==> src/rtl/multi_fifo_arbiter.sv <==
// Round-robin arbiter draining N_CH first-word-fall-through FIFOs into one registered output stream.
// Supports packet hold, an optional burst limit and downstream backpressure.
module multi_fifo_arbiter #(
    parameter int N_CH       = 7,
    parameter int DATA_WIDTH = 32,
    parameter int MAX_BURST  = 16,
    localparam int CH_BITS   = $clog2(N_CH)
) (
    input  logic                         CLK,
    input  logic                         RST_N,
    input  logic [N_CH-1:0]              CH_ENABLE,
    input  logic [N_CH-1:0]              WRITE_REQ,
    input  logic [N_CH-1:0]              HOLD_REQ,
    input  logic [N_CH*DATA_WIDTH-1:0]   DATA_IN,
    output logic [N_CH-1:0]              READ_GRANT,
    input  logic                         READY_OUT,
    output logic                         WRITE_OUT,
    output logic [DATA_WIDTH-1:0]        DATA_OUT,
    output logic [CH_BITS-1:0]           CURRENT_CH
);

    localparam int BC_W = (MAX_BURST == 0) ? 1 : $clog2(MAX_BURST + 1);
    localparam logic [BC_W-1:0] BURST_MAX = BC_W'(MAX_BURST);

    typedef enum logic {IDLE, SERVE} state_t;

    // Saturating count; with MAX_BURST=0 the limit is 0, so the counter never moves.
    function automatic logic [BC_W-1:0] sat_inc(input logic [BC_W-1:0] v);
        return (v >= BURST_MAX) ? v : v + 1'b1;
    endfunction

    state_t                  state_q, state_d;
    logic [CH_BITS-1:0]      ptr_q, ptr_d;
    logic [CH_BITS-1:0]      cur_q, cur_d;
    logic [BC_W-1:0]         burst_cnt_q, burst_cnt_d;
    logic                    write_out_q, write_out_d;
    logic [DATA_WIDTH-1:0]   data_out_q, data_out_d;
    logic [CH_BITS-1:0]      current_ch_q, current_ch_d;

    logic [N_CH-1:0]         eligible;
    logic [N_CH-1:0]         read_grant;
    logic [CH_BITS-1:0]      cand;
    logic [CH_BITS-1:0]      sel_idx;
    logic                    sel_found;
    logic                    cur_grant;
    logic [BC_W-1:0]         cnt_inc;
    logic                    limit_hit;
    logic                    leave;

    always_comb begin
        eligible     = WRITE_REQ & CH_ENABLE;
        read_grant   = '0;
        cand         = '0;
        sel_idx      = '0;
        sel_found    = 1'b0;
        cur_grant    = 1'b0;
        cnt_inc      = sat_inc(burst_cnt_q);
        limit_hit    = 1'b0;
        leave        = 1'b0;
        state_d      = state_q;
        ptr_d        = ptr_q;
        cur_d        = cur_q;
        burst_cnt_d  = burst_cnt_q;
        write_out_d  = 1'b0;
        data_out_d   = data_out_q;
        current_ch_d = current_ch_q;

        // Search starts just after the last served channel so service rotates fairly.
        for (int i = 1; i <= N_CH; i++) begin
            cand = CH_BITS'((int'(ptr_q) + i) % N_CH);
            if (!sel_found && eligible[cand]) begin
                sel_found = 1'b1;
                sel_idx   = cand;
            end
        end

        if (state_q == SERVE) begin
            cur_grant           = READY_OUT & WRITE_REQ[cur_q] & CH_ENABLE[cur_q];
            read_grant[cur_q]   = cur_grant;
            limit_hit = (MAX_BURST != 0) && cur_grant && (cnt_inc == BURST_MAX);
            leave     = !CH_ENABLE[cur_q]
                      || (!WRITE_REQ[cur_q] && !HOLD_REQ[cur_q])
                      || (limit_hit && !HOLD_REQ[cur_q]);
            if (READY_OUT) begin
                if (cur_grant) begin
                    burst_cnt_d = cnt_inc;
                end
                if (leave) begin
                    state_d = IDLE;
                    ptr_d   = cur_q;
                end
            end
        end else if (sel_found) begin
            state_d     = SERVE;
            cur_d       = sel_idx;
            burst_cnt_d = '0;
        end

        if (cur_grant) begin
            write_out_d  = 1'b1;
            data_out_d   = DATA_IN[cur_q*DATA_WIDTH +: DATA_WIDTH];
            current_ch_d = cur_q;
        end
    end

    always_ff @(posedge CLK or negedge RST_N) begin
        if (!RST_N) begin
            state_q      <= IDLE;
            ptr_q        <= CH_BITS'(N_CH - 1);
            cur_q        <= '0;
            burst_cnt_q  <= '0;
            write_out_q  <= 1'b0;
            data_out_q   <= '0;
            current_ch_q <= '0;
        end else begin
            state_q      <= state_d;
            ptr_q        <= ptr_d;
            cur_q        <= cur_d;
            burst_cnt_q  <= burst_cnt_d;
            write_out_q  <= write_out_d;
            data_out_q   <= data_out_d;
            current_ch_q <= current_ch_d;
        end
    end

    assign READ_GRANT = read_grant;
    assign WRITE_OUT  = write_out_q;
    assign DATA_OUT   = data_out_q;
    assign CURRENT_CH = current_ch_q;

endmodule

—————

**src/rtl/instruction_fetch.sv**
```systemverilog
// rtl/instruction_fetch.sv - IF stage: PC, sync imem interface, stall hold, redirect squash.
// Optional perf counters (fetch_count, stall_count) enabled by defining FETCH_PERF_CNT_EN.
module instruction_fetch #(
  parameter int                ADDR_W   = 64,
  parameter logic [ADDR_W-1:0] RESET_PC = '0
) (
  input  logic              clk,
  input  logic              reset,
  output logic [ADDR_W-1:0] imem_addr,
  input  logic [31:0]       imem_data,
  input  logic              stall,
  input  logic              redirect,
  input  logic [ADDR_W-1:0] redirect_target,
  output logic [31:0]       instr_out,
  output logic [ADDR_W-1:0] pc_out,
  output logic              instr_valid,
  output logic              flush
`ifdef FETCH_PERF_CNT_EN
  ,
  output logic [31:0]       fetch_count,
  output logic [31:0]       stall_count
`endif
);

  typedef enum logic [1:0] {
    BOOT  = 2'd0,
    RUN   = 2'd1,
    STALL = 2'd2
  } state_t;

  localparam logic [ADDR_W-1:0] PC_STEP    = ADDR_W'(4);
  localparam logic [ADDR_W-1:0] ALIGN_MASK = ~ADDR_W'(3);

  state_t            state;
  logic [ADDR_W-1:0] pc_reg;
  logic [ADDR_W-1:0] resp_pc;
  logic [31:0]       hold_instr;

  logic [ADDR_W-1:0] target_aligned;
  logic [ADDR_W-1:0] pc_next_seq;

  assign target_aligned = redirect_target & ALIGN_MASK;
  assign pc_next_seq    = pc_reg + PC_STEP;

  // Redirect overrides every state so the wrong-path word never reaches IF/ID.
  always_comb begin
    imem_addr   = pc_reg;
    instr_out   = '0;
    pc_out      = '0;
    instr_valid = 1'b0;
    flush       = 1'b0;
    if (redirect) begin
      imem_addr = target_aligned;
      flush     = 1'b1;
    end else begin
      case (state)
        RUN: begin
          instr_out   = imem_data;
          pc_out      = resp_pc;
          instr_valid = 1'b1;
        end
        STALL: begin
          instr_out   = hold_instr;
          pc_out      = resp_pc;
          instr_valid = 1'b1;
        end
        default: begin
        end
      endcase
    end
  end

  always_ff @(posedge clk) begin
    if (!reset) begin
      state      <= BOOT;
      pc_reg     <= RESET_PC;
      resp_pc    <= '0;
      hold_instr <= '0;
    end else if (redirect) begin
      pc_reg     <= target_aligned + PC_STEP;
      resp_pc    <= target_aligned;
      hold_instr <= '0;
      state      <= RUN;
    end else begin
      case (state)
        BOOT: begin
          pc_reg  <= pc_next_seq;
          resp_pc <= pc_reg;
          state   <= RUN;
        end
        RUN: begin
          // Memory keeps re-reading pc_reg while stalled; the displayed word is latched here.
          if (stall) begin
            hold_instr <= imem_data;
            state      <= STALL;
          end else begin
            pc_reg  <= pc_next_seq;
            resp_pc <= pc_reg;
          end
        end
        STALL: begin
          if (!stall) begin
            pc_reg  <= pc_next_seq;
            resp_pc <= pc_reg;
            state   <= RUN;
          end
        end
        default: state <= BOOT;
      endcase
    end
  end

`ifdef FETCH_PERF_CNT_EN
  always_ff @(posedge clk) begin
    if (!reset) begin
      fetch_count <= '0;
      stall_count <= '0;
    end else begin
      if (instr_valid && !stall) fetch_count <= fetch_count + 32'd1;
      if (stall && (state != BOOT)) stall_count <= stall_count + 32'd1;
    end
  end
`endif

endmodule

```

—————

Look for the string "cand" in the records, and copy every line where it is found.

_SOLUTION TO THE PROBLEM:_
    logic [CH_BITS-1:0]      cand;
        cand         = '0;
            cand = CH_BITS'((int'(ptr_q) + i) % N_CH);
            if (!sel_found && eligible[cand]) begin
                sel_idx   = cand;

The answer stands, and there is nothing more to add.